(Stored data entries)
____________________
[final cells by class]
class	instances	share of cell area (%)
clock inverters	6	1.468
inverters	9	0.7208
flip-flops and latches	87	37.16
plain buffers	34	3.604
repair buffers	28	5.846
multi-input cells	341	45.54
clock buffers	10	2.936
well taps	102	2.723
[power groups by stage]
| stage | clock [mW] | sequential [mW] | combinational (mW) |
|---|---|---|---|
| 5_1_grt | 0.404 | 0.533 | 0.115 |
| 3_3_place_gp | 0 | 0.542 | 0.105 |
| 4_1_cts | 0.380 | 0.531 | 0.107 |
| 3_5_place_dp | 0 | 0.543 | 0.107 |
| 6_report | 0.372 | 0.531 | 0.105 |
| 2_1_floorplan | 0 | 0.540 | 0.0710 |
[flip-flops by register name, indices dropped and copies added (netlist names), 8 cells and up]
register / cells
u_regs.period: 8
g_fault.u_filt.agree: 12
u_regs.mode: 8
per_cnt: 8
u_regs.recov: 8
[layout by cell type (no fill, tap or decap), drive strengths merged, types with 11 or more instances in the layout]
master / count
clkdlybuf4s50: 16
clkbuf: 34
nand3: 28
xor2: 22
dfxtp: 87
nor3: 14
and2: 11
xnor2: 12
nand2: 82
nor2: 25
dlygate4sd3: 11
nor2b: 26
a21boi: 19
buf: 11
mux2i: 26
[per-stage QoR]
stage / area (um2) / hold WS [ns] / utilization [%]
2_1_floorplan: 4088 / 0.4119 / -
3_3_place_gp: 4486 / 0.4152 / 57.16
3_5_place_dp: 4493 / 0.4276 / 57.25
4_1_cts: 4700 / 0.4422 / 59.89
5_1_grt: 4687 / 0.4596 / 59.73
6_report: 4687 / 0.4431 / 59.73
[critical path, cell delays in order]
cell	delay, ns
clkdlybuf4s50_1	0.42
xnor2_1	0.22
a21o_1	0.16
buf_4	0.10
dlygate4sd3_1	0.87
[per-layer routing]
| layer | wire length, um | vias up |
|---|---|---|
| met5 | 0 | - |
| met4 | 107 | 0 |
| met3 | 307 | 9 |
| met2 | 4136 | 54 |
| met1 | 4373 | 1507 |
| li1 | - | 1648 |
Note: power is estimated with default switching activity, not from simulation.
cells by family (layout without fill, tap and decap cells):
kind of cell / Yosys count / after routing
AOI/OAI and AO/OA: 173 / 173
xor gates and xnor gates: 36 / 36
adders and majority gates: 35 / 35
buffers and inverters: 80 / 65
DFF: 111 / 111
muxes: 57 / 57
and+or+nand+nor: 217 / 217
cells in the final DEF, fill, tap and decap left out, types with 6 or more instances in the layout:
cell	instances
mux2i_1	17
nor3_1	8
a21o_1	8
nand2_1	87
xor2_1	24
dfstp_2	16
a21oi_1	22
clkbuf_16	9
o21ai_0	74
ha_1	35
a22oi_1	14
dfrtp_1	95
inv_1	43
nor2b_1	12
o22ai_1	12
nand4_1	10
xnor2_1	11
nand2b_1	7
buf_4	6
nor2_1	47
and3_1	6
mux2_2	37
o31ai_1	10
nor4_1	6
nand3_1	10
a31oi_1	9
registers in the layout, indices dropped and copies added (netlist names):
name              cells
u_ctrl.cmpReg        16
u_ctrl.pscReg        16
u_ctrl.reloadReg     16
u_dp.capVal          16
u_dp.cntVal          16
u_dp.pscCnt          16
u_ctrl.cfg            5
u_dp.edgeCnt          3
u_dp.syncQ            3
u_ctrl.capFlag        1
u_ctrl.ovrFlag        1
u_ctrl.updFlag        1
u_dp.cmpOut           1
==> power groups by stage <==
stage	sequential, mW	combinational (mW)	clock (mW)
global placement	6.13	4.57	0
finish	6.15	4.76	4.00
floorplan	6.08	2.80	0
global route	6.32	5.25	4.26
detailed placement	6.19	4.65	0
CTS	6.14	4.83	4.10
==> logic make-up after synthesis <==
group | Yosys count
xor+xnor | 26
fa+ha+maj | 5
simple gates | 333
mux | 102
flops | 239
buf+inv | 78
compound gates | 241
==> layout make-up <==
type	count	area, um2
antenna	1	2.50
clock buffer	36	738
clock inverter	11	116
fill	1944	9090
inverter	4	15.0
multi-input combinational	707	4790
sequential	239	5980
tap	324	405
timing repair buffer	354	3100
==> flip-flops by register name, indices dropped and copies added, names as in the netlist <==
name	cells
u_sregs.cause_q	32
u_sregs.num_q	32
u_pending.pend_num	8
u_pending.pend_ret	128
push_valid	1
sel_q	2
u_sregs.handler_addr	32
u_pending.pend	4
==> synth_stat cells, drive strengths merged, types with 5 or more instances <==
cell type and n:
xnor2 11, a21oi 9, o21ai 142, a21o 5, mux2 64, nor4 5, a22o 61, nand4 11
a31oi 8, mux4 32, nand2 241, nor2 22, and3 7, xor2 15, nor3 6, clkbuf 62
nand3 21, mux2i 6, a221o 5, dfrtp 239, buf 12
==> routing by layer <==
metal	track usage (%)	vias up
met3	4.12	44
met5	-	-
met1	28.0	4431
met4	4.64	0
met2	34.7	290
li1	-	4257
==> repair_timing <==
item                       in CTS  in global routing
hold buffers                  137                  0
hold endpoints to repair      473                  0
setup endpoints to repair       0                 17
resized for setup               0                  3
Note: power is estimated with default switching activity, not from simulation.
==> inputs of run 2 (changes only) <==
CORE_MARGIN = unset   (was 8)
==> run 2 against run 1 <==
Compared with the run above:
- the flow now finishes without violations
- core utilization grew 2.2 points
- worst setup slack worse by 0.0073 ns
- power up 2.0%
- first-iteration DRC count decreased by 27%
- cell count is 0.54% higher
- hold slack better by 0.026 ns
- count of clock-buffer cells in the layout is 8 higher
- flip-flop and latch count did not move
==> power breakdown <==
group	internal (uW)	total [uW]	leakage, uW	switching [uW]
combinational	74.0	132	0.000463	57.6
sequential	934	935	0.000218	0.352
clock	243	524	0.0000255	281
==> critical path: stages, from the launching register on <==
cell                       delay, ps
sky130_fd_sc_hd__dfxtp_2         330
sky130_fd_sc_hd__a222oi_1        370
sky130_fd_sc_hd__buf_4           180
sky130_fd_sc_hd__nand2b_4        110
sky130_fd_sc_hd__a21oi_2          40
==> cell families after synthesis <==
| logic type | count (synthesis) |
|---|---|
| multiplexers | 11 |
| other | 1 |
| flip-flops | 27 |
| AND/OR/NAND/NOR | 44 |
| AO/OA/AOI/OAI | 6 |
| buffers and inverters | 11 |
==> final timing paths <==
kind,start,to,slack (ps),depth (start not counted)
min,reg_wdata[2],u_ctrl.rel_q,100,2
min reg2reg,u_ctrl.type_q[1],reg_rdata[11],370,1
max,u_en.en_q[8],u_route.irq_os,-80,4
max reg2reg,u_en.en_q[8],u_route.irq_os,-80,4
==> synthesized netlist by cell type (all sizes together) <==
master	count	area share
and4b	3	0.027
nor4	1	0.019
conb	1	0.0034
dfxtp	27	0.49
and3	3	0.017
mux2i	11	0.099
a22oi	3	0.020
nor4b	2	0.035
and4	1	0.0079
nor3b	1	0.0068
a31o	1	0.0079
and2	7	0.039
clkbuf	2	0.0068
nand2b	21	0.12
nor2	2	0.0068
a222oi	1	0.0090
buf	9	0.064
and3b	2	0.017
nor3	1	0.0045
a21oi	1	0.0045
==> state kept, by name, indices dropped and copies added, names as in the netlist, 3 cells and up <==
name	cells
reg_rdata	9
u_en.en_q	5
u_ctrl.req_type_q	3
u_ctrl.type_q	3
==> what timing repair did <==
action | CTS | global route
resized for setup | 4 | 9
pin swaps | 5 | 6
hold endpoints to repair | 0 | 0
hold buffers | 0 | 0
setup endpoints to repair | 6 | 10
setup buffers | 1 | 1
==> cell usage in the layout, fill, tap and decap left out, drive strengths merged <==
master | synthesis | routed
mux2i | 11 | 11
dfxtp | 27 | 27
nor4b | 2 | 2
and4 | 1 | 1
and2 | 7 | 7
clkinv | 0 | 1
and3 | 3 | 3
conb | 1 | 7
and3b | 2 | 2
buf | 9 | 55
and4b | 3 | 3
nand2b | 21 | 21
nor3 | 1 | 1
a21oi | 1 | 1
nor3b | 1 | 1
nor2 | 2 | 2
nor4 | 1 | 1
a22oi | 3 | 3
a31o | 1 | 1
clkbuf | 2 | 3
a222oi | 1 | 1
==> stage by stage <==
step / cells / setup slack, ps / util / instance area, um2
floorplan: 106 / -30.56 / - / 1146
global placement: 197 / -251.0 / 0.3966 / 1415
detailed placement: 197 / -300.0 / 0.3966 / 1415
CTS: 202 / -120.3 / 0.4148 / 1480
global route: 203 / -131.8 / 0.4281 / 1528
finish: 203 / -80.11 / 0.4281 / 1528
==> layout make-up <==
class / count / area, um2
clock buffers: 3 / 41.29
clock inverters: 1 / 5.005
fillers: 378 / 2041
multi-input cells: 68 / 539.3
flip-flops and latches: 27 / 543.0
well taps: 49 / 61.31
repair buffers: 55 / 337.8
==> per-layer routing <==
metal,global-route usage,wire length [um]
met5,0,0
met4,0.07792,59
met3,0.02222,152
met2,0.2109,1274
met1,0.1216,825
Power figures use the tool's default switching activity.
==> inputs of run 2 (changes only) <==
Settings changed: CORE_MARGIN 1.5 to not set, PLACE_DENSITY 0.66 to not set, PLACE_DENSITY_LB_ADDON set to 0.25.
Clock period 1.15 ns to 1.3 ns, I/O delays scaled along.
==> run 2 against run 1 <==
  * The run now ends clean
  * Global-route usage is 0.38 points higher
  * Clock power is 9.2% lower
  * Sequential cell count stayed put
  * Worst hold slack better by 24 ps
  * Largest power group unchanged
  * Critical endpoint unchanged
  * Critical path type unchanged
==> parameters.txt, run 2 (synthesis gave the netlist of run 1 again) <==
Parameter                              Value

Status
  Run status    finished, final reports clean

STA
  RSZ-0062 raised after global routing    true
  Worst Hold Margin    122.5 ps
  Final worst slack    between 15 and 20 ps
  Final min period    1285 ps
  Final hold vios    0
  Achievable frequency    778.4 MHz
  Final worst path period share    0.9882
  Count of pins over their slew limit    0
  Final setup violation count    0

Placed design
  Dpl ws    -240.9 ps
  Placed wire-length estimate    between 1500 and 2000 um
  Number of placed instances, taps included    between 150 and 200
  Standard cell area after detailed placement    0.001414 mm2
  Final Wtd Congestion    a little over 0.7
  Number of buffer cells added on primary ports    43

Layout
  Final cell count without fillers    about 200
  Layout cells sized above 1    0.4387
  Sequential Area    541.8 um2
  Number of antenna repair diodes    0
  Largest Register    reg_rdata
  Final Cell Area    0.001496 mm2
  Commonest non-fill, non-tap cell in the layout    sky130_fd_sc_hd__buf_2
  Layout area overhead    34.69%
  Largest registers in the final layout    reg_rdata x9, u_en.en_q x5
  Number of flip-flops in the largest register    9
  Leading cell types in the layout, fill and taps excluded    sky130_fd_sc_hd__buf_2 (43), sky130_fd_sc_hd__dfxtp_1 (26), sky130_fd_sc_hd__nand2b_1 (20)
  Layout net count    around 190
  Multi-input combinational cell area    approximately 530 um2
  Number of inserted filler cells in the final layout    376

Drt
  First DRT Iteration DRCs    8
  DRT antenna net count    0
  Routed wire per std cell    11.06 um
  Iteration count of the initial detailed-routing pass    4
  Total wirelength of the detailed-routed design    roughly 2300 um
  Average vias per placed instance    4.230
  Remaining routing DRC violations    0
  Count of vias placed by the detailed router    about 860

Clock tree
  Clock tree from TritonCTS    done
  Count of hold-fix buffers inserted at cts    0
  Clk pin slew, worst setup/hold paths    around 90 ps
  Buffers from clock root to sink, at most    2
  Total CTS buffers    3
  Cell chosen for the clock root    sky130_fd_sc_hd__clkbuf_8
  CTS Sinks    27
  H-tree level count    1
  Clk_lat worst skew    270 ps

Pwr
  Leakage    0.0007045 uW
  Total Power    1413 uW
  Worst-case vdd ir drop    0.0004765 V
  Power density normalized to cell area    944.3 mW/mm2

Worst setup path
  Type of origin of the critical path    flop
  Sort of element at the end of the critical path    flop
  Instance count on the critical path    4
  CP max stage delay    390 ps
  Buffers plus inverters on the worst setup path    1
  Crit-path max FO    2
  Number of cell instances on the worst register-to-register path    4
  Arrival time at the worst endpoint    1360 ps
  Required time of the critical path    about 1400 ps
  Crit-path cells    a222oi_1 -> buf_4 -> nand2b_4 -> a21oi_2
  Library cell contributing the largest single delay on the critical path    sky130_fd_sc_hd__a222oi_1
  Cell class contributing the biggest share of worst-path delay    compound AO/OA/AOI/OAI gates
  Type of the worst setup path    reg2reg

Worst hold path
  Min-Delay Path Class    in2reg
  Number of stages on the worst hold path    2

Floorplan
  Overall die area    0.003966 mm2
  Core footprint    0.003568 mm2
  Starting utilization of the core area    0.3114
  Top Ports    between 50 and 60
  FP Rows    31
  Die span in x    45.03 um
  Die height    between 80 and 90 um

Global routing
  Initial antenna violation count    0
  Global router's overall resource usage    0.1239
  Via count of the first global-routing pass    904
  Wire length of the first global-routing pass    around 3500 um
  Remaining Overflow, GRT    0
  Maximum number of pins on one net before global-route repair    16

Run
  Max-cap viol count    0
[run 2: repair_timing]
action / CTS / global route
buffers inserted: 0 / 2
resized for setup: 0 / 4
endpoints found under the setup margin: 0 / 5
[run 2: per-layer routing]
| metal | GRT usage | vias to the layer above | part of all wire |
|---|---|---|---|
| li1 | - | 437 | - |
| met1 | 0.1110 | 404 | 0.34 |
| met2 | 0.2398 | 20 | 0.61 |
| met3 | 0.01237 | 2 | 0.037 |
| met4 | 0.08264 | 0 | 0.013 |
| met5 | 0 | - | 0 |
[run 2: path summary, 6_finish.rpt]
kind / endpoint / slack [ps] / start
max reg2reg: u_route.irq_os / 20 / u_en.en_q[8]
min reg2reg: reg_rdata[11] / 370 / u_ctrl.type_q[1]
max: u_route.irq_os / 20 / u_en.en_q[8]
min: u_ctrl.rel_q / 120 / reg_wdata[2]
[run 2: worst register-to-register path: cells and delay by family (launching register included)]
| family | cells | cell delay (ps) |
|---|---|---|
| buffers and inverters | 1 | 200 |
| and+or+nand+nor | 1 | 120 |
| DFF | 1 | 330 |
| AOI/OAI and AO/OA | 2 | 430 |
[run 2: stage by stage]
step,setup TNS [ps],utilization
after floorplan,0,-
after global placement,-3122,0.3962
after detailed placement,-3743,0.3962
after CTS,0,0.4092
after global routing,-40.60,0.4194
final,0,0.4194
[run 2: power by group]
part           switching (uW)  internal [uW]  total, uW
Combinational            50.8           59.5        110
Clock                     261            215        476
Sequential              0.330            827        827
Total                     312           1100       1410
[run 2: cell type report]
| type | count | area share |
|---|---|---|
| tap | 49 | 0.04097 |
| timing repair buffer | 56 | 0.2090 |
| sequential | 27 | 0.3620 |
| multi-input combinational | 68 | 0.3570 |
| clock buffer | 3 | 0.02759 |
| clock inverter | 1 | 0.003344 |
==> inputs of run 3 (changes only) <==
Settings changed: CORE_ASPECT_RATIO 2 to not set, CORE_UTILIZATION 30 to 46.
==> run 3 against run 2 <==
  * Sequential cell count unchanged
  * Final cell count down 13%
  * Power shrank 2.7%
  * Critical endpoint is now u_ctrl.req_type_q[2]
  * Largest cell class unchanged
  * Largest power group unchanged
--- src/rtl/tsq_dst_fifo.sv ---
module tsq_dst_fifo #(
    parameter int unsigned TR_W     = 16,
    parameter int unsigned DQ_DEPTH = 4,
    localparam int unsigned PTR_W   = (DQ_DEPTH > 1) ? $clog2(DQ_DEPTH) : 1,
    localparam int unsigned CNT_W   = $clog2(DQ_DEPTH + 1)
) (
    input  logic             clk_i,
    input  logic             rst_ni,
    input  logic             push_i,
    input  logic [TR_W-1:0]  data_i,
    input  logic             pop_i,
    output logic [CNT_W-1:0] count_o,
    output logic [PTR_W-1:0] head_o,
    output logic             empty_o,
    output logic             full_o,
    output logic [TR_W-1:0]  head_tr_o
);

    localparam logic [CNT_W-1:0] CNT_FULL = CNT_W'(DQ_DEPTH);

    logic [CNT_W-1:0] cnt_q;
    logic [PTR_W-1:0] head_q;
    logic [PTR_W-1:0] tail;
    logic             pop_ok;
    logic [TR_W-1:0]  mem_q [DQ_DEPTH];

    assign pop_ok = pop_i && (cnt_q != '0);
    assign tail   = head_q + PTR_W'(cnt_q);

    for (genvar e = 0; e < DQ_DEPTH; e++) begin : g_entry
        always_ff @(posedge clk_i or negedge rst_ni) begin
            if (!rst_ni)                            mem_q[e] <= '0;
            else if (push_i && tail == PTR_W'(e))   mem_q[e] <= data_i;
        end
    end

    always_ff @(posedge clk_i or negedge rst_ni) begin
        if (!rst_ni) begin
            cnt_q  <= '0;
            head_q <= '0;
        end else begin
            unique case ({push_i, pop_ok})
                2'b10:   cnt_q <= cnt_q + 1'b1;
                2'b01:   cnt_q <= cnt_q - 1'b1;
                default: cnt_q <= cnt_q;
            endcase
            if (pop_ok) head_q <= head_q + 1'b1;
        end
    end

    always_comb begin
        count_o   = cnt_q;
        head_o    = head_q;
        empty_o   = (cnt_q == '0);
        full_o    = (cnt_q == CNT_FULL);
        head_tr_o = mem_q[head_q];
    end

endmodule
____________________
**Exercise objective**
Work out how many lines in the entries hold the string "stages". Your answer should consist solely of that number.

**Written answer**
2